*** Opening Input records ***

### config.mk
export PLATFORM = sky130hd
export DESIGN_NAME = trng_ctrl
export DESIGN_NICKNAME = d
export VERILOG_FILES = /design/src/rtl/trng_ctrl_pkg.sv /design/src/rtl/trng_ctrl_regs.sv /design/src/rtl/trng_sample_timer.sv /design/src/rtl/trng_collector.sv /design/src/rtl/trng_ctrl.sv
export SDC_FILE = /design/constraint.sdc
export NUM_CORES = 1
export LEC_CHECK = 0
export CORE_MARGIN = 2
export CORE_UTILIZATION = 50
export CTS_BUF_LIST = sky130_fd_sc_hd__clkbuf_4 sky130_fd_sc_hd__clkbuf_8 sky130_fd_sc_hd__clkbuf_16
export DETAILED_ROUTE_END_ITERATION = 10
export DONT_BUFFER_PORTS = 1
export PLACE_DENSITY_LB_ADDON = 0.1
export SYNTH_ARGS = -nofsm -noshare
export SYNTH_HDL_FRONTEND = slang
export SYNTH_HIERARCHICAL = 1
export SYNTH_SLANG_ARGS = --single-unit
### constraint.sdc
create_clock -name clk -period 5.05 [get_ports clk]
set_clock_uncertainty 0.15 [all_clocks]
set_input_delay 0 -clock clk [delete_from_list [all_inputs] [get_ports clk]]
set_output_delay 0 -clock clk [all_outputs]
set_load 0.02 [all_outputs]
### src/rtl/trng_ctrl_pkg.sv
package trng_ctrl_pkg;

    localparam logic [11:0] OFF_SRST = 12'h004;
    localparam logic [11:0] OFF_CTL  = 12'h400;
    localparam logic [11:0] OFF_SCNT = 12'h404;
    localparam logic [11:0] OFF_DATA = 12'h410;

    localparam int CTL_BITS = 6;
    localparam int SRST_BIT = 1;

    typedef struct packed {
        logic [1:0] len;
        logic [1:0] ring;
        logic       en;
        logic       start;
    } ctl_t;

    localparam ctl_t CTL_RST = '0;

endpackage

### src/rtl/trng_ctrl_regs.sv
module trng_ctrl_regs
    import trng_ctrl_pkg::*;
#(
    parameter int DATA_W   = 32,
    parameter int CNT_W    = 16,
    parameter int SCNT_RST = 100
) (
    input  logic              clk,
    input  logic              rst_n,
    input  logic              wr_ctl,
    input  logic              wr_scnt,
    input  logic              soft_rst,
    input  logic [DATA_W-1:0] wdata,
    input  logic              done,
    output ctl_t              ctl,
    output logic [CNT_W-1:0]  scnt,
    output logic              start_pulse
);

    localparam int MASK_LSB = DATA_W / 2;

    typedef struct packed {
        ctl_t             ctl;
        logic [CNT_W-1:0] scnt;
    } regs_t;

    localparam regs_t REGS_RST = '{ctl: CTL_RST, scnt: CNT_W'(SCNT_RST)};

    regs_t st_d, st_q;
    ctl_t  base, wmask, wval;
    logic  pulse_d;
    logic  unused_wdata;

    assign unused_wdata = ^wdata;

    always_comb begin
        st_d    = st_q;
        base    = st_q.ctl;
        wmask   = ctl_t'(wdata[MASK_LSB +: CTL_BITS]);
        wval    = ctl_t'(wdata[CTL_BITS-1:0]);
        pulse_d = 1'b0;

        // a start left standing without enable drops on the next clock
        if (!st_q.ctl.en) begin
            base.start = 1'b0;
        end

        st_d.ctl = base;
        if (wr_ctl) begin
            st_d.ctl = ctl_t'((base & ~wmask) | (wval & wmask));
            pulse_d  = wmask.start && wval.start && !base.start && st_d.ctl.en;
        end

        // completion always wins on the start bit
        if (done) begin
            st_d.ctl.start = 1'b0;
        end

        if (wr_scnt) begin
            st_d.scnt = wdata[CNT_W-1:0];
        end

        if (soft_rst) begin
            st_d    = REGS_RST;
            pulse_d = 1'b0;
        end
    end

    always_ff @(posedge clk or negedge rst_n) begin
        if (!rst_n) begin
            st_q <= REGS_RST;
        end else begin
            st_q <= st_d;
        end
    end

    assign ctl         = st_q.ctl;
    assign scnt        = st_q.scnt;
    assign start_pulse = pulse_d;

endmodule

*** Closing Input records ***
*** Opening Input records ***

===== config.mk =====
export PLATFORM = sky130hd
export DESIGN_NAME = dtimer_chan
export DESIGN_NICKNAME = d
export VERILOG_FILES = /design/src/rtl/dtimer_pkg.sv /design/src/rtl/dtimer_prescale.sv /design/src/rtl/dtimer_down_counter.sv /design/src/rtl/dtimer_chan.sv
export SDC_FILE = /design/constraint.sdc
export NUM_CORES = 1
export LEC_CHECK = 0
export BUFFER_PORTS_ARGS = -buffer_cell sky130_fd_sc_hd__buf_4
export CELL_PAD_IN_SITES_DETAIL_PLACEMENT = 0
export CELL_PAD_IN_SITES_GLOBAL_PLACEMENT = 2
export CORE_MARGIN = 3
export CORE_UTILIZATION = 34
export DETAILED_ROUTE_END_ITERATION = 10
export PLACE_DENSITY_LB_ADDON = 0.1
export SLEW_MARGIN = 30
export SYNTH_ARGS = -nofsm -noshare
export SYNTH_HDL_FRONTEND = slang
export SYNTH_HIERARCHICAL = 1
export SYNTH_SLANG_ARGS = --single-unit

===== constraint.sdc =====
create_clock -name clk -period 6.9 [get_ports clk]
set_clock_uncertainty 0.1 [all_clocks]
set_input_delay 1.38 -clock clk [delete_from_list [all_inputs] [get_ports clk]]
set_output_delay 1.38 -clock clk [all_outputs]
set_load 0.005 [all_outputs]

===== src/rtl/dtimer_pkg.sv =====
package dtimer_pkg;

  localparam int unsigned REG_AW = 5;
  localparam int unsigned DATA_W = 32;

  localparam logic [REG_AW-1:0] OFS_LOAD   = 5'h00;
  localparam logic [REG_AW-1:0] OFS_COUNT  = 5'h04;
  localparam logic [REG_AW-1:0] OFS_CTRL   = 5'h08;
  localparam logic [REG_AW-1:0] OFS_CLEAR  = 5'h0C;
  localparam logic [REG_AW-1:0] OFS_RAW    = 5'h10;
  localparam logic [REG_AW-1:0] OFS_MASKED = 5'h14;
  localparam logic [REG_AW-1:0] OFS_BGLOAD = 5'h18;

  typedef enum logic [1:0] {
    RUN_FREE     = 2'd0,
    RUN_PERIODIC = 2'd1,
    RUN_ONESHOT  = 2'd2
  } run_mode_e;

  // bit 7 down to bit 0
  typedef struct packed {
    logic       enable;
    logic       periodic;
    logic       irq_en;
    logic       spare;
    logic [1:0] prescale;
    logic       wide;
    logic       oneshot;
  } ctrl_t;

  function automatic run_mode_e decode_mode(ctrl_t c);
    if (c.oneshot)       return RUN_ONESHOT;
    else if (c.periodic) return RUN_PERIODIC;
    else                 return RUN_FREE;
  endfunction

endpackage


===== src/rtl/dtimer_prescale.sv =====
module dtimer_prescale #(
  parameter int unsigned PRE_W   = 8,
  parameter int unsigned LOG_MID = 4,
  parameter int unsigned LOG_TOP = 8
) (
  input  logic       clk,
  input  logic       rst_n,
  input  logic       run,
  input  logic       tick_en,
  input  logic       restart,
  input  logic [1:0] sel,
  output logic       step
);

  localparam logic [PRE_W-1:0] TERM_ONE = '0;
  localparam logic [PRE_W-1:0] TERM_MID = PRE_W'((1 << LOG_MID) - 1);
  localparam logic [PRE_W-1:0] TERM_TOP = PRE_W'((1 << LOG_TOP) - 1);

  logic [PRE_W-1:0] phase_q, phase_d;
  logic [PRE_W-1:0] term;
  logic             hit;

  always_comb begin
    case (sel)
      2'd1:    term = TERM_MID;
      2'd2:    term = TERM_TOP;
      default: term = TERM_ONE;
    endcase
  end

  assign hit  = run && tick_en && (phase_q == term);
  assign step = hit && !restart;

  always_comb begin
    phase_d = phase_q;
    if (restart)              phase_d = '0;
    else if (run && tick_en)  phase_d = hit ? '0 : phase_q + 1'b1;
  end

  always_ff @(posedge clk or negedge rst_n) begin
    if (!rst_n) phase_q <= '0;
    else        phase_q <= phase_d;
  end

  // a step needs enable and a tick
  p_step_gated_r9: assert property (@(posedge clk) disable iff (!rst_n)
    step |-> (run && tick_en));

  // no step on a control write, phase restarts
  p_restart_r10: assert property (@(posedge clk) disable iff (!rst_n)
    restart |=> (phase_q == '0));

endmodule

*** Closing Input records ***

Problem statement = Only a number is wanted: how many lines of the material above hold "wval"?

Final answer = 4